## RECORD SET
= = = = = = =
`config.mk`:
```
export PLATFORM = sky130hd
export DESIGN_NAME = vga_fb_arbiter
export DESIGN_NICKNAME = d
export VERILOG_FILES = /design/src/rtl/vga_fb_arbiter.sv
export SDC_FILE = /design/constraint.sdc
export NUM_CORES = 1
export LEC_CHECK = 0
export ABC_AREA = 1
export CAP_MARGIN = 0
export CORE_ASPECT_RATIO = 2
export CORE_UTILIZATION = 43
export DETAILED_ROUTE_END_ITERATION = 16
export HOLD_SLACK_MARGIN = 0.1
export PLACE_DENSITY = 0.71
export SLEW_MARGIN = 20
export SYNTH_ARGS = -nofsm -noshare
export SYNTH_HDL_FRONTEND = slang
export SYNTH_SLANG_ARGS = --single-unit
```
`constraint.sdc`:
```
create_clock -name clk -period 2.95 [get_ports clk]
set_input_delay 0.295 -clock clk [delete_from_list [all_inputs] [get_ports clk]]
set_output_delay 0.295 -clock clk [all_outputs]
set_load 0.005 [all_outputs]
```
`src/rtl/vga_fb_arbiter.sv`:
```
// vga_fb_arbiter: arbitrates one frame-buffer RAM port, giving display reads priority over buffered draw writes
module vga_fb_arbiter #(
  parameter int ADDR_W = 17,
  parameter int DATA_W = 8,
  parameter int FIFO_DEPTH = 4,
  parameter int RD_LAT = 1
) (
  input  logic                          clk,
  input  logic                          clr_n,
  input  logic                          disp_rd_req,
  input  logic [ADDR_W-1:0]             disp_rd_addr,
  output logic [DATA_W-1:0]             disp_rd_data,
  output logic                          disp_rd_valid,
  input  logic                          vblank,
  input  logic                          blank_only,
  input  logic                          wr_valid,
  output logic                          wr_ready,
  input  logic [ADDR_W-1:0]             wr_addr,
  input  logic [DATA_W-1:0]             wr_data,
  output logic                          mem_en,
  output logic                          mem_we,
  output logic [ADDR_W-1:0]             mem_addr,
  output logic [DATA_W-1:0]             mem_wdata,
  input  logic [DATA_W-1:0]             mem_rdata,
  output logic [$clog2(FIFO_DEPTH):0]   fifo_level,
  output logic [15:0]                   stall_cnt
);
  localparam int PW = $clog2(FIFO_DEPTH);
  typedef enum logic [1:0] {IDLE, RD, WR} cmd_t;
  cmd_t cmd_q, cmd_d;
  logic [ADDR_W-1:0] f_addr [FIFO_DEPTH];
  logic [DATA_W-1:0] f_data [FIFO_DEPTH];
  logic [PW-1:0] wp, rp;
  logic [RD_LAT:0] tag;
  logic push, pop, pending;
  assign wr_ready = fifo_level != (PW+1)'(FIFO_DEPTH);
  assign push = wr_valid & wr_ready;
  assign pending = fifo_level != '0;
  assign pop = cmd_d == WR;
  assign mem_en = cmd_q != IDLE;
  assign mem_we = cmd_q == WR;
  always_comb cmd_d = disp_rd_req ? RD : (pending && (!blank_only || vblank)) ? WR : IDLE;
  always_ff @(posedge clk)
    if (push) begin
      f_addr[wp] <= wr_addr;
      f_data[wp] <= wr_data;
    end
  // tag[i] marks a read issued i+1 edges ago; tag[RD_LAT] lines up with mem_rdata
  always_ff @(posedge clk or negedge clr_n)
    if (!clr_n) begin
      cmd_q <= IDLE;
      mem_addr <= '0;
      mem_wdata <= '0;
      wp <= '0;
      rp <= '0;
      fifo_level <= '0;
      tag <= '0;
      disp_rd_valid <= 1'b0;
      disp_rd_data <= '0;
      stall_cnt <= '0;
    end else begin
      cmd_q <= cmd_d;
      if (cmd_d == RD) mem_addr <= disp_rd_addr;
      else if (cmd_d == WR) begin
        mem_addr <= f_addr[rp];
        mem_wdata <= f_data[rp];
      end
      if (push) wp <= wp + 1'b1;
      if (pop) rp <= rp + 1'b1;
      fifo_level <= fifo_level + (PW+1)'(push) - (PW+1)'(pop);
      tag <= {tag[RD_LAT-1:0], cmd_d == RD};
      disp_rd_valid <= tag[RD_LAT];
      if (tag[RD_LAT]) disp_rd_data <= mem_rdata;
      if (pending && !pop && stall_cnt != 16'hFFFF) stall_cnt <= stall_cnt + 16'd1;
    end
endmodule

```
==> metrics.yaml <==
run_status:
  status: "finished clean"
clock_network:
  ctsHtreeMaxLevel: 4
  cts_made_buffers: 17
  cts_tree: "built"
  cts_root_buf: "clkbuf_16"
  cts_sinks: 161
  clockBufferDepth: 2
  clk_latency_ns: 0.42
  cts_resized: 0
  post_cts_buffers: 0
  clkTransAtPathRegs_ns: 0.06
yosys:
  yosysTopAreaCell: "edfxtp_1"
  synthTopCellsByArea: "edfxtp_1 (44%), dfrtp_1 (22%), nand2_1 (7.3%), nor2_1 (6.7%), o21ai_0 (3.1%)"
  ys_seq_elements: 161
  avgSynthCellArea_um2: 10.9
  ys_warn_count: 0
  seq_area_frac_synth_pct: 66.5
  synth.distinct_cells: 32
  syn_nets: 688
  yosys.area.top_type_share_pct: 44.1
  syn_area_um2: 6810
  syn_inst: 625
placed_design:
  routabilityCongestion: 0.868
  hpwlAfterDp_mm: 10.3
  portBuffers: 111
setup_path:
  crit_type: "flip-flop to flip-flop"
  crit_path_end: "fifo_level[2]$_DFF_PN0_"
  cpMaxStageDelayCell: "dfrtp_1"
  cp_num_buf_inv: 1
  r2r-start: "fifo_level[1]$_DFF_PN0_"
  crit_path_start: "fifo_level[1]$_DFF_PN0_"
  max_stage_delay_ns: 0.42
  reg2regPathDepth: 7
  critical_path_arrival_ns: 2.37
  path_max_fanout: 9
  crit_family: "adder cells"
  startpoint_type: "flip-flop"
  crit_path_end_kind: "flip-flop"
  rr_endpoint: "fifo_level[2]$_DFF_PN0_"
  crit_chain: "inv_2, nand3_1, nand2_1, xnor2_1, ha_1, fa_1, xor2_1"
  path_depth: 7
  crit_required_ns: 3.25
  r2r_setup_slack_ns: 0.88
routing:
  vias_per_cell: 5.11
  drt.antenna.violating_nets: 0
  drt_iter0_drc: 196
  first_pass_iters: 4
  avgRoutedWirePerCell_um: 15.6
  drc: 0
  vias: 4850
  finalWirelength_mm: 14.8
die:
  core_um2: 15400
  die_y_um: 180
  row_count: 64
  chipWidth_um: 91.0
  pin_count: 112
  dieArea_um2: 16400
  start_util_pct: 44.3
global_routing:
  gr-total-overflow: 0
  antenna_found_initial: 0
  grt_start_max_net_pins: 53
  grtUsageTotal_pct: 19.1
  grt_pass1_wl_mm: 24.0
  grt_pass1_vias: 4983
timing:
  min_period_over_period_pct: 70.3
  hold_slack_ns: 0.433
  setup_violations: 0
  rsz0062_at_grt: "false"
  fin_skew_ns: 0.00901
  fmax_ghz: 0.482
  finalSetupTns_ns: 0
  hold_viol: 0
  tightest_slew_ns: 0.921
  finalCriticalPeriod_ns: 2.07
  relSlewSlack_pct: 38.6
  drv_slew: 0
layout:
  multi_input_area_um2: 2040
  final_common_cell: "nand2_1"
  nNetsFinal: 803
  nFillCells: 1293
  drive_gt1_share_pct: 11.2
  regArea_um2: 4530
  area_growth_pct: 28.3
  layout_common_cells: "nand2_1 (133), nor2_1 (118), clkdlybuf4s50_1 (110)"
  antennaDiodeCount: 0
power_and_ir_drop:
  powerDensity_nw_per_um2: 918
  ir_drop_mv: 0.462
  leakagePower_nw: 3.39
min_path:
  worstHoldPathCells: 0
  hp-class: "flip-flop to flip-flop"
run:
  drv_cap: 0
= = = = = = =
## TASK DESCRIPTION
Each line from the one containing "area_growth_pct: 28.3" through the end of the listing above should be copied exactly, with no other line included.

## TASK RESULT
  area_growth_pct: 28.3
  layout_common_cells: "nand2_1 (133), nor2_1 (118), clkdlybuf4s50_1 (110)"
  antennaDiodeCount: 0
power_and_ir_drop:
  powerDensity_nw_per_um2: 918
  ir_drop_mv: 0.462
  leakagePower_nw: 3.39
min_path:
  worstHoldPathCells: 0
  hp-class: "flip-flop to flip-flop"
run:
  drv_cap: 0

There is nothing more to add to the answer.